• _Exercise details_
Give back exactly the lines of the data below, starting with the line that has "export CORE_UTILIZATION = 60" and going on through the line that has "The reference run completed".

Stored items:

This is an optimization exercise on Yosys and OpenROAD, whose aim is small area, a short achievable clock period and few clock cycles, not a production implementation. Power is estimated from default activity; no workload was simulated.

== the reference run ==
Design bx8_quant, start of the top module:
module bx8_quant (
    input  wire        clk,
    input  wire        rst,         
    input  wire        in_valid,
    output wire        in_ready,
    input  wire [31:0] in_data,     
    input  wire [1:0]  in_fmt,      
    input  wire        in_given,    
    input  wire [7:0]  in_scale,    
    output wire        out_valid,
    input  wire        out_ready,
    output wire [7:0]  out_code,    
    output wire [7:0]  out_bx8,     
    output wire        out_last,    
    output wire [3:0]  out_flags    
);
Size in the first run: about 1200 flip-flops, ~70 I/O pins, about 30000 sq um of cells after synthesis.
==> flow/config.mk <==
export PLATFORM = sky130hd
export DESIGN_NAME = bx8_quant
export DESIGN_NICKNAME = bx8_quant
export VERILOG_FILES = /design/flow/design.v
export SDC_FILE = /design/flow/constraint.sdc
export NUM_CORES = 4
export LEC_CHECK = 0
export CAP_MARGIN = 20
export CORE_MARGIN = 2
export CORE_UTILIZATION = 60
export CTS_CLUSTER_DIAMETER = 60
export CTS_CLUSTER_SIZE = 30
export PLACE_DENSITY = 0.75
export SLEW_MARGIN = 20
==> flow/constraint.sdc <==
create_clock -name core_clock -period 25.0 [get_ports {clk}]
set_input_delay 5.0000 -clock core_clock [delete_from_list [all_inputs] [get_ports {clk}]]
set_output_delay 5.0000 -clock core_clock [all_outputs]
set_load 0.01 [all_outputs]
run.sh (not shown) runs the stock make flow with config.mk's settings and CLKGATE_MAP_FILE= SYNTH_SCRIPT=/design/flow/synth_recipe.tcl, a recipe that flattens the netlist after the stock synthesis.
The reference run completed end to end with timing, DRC and antenna clean.
Source: an optimization exercise on an open RTL-to-GDS flow (aim: small area). Production flows keep margins and buffers that such runs may drop. Only simulation tests tie the RTL to the original design; equivalence was not proved.

==> flow/design.v <==
module easel_mac (
    input  wire        clk,
    input  wire        rst,        
    input  wire        in_valid,
    input  wire [31:0] insn,
    input  wire [15:0] ra_val,     
    input  wire [15:0] rb_val,     
    output reg         rd_we,
    output reg  [15:0] rd_val,
    output reg         v_set,
    output reg         trap
);
    localparam [5:0] OP_MVS   = 6'h10;
    localparam [5:0] OP_MSV   = 6'h11;
    localparam [5:0] OP_MUL   = 6'h12;
    localparam [5:0] OP_MACLD = 6'h13;
    localparam [5:0] OP_ACC   = 6'h14;
    localparam [5:0] OP_EXT   = 6'h15;
    reg [39:0] acc0, acc1;
    wire [5:0] op      = insn[31:26];
    wire       a_sel   = insn[25];        
    wire [1:0] mop     = insn[24:23];     
    wire [2:0] fn      = insn[24:22];     
    wire [4:0] imm5    = insn[4:0];       
    wire [5:0] spec    = insn[20:15];     
    wire       ext_a   = insn[20];        
    wire [4:0] ext_raw = insn[19:15];
    wire       ext_sat = insn[14];
    wire is_mvs   = in_valid && op == OP_MVS;
    wire is_msv   = in_valid && op == OP_MSV;
    wire is_mul   = in_valid && op == OP_MUL;
    wire is_macld = in_valid && op == OP_MACLD;
    wire is_acc   = in_valid && op == OP_ACC;
    wire is_ext   = in_valid && op == OP_EXT;
    wire spec_acc = spec >= 6'h21 && spec <= 6'h26;
    wire [39:0] acc_cur = a_sel ? acc1 : acc0;
    wire [39:0] acc_oth = a_sel ? acc0 : acc1;
    wire signed [31:0] prod   = $signed(ra_val) * $signed(rb_val);
    wire        [40:0] prod41 = {{9{prod[31]}}, prod};
    wire        [40:0] cur41  = {acc_cur[39], acc_cur};
    wire        [40:0] oth41  = {acc_oth[39], acc_oth};
    wire [40:0] mac_sum = cur41 + prod41;
    wire [40:0] msu_dif = cur41 - prod41;
    reg  [39:0] mul_res;
    reg         mul_ovf;
    always @(*) begin
        case (mop)
            2'd0:    begin mul_res = prod41[39:0];  mul_ovf = 1'b0; end
            2'd1:    begin mul_res = mac_sum[39:0]; mul_ovf = mac_sum[40] ^ mac_sum[39]; end
            2'd2:    begin mul_res = msu_dif[39:0]; mul_ovf = msu_dif[40] ^ msu_dif[39]; end
            default: begin mul_res = acc_cur;       mul_ovf = 1'b0; end
        endcase
    end
    wire [40:0] acc_sum = cur41 + oth41;
    wire [40:0] acc_dif = cur41 - oth41;
    wire [40:0] acc_neg = 41'd0 - cur41;
    wire [39:0] acc_sra = $signed(acc_cur) >>> imm5;
    wire [39:0] acc_shl = acc_cur << imm5;
    reg  [39:0] acc_res;
    reg         acc_ovf;
    always @(*) begin
        acc_ovf = 1'b0;
        case (fn)
            3'd0: acc_res = 40'd0;
            3'd1: acc_res = {{8{ra_val[15]}}, ra_val, 16'd0};
            3'd2: begin acc_res = acc_sum[39:0]; acc_ovf = acc_sum[40] ^ acc_sum[39]; end
            3'd3: begin acc_res = acc_dif[39:0]; acc_ovf = acc_dif[40] ^ acc_dif[39]; end
            3'd4: acc_res = acc_sra;
            3'd5: acc_res = acc_shl;
            3'd6: acc_res = acc_oth;
            default: begin acc_res = acc_neg[39:0]; acc_ovf = acc_neg[40] ^ acc_neg[39]; end
        endcase
    end
    wire [39:0] ext_src = ext_a ? acc1 : acc0;
    wire [4:0]  ext_sh  = (ext_raw > 5'd24) ? 5'd24 : ext_raw;
    wire [39:0] ext_q   = $signed(ext_src) >>> ext_sh;
    wire        ext_fits = (ext_q[39:15] == {25{1'b0}}) || (ext_q[39:15] == {25{1'b1}});
    wire        ext_clip = ext_sat && !ext_fits;
    wire [15:0] ext_val  = ext_clip ? (ext_q[39] ? 16'h8000 : 16'h7FFF) : ext_q[15:0];
    reg [15:0] spec_val;
    always @(*) begin
        case (spec)
            6'h21:   spec_val = acc0[15:0];
            6'h22:   spec_val = acc0[31:16];
            6'h23:   spec_val = {{8{acc0[39]}}, acc0[39:32]};
            6'h24:   spec_val = acc1[15:0];
            6'h25:   spec_val = acc1[31:16];
            6'h26:   spec_val = {{8{acc1[39]}}, acc1[39:32]};
            default: spec_val = 16'd0;
        endcase
    end
    wire mul_trap = is_mul && mop == 2'd3;
    wire mul_do   = (is_mul || is_macld) && mop != 2'd3;
    always @(posedge clk) begin
        if (rst) begin
            acc0   <= 40'd0;
            acc1   <= 40'd0;
            rd_we  <= 1'b0;
            rd_val <= 16'd0;
            v_set  <= 1'b0;
            trap   <= 1'b0;
        end else begin
            rd_we  <= 1'b0;
            rd_val <= 16'd0;
            v_set  <= 1'b0;
            trap   <= mul_trap;
            if (mul_do) begin
                if (a_sel) acc1 <= mul_res; else acc0 <= mul_res;
                v_set <= mul_ovf;
            end
            if (is_acc) begin
                if (a_sel) acc1 <= acc_res; else acc0 <= acc_res;
                v_set <= acc_ovf;
            end
            if (is_ext) begin
                rd_we  <= 1'b1;
                rd_val <= ext_val;
                v_set  <= ext_clip;
            end
            if (is_mvs && spec_acc) begin
                rd_we  <= 1'b1;
                rd_val <= spec_val;
            end
            if (is_msv) begin
                case (spec)
                    6'h21: acc0[15:0]  <= ra_val;
                    6'h22: acc0[31:16] <= ra_val;
                    6'h23: acc0[39:32] <= ra_val[7:0];
                    6'h24: acc1[15:0]  <= ra_val;
                    6'h25: acc1[31:16] <= ra_val;
                    6'h26: acc1[39:32] <= ra_val[7:0];
                    default: ;
                endcase
            end
        end
    end
endmodule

• _Task answer_
export CORE_UTILIZATION = 60
export CTS_CLUSTER_DIAMETER = 60
export CTS_CLUSTER_SIZE = 30
export PLACE_DENSITY = 0.75
export SLEW_MARGIN = 20
==> flow/constraint.sdc <==
create_clock -name core_clock -period 25.0 [get_ports {clk}]
set_input_delay 5.0000 -clock core_clock [delete_from_list [all_inputs] [get_ports {clk}]]
set_output_delay 5.0000 -clock core_clock [all_outputs]
set_load 0.01 [all_outputs]
run.sh (not shown) runs the stock make flow with config.mk's settings and CLKGATE_MAP_FILE= SYNTH_SCRIPT=/design/flow/synth_recipe.tcl, a recipe that flattens the netlist after the stock synthesis.
The reference run completed end to end with timing, DRC and antenna clean.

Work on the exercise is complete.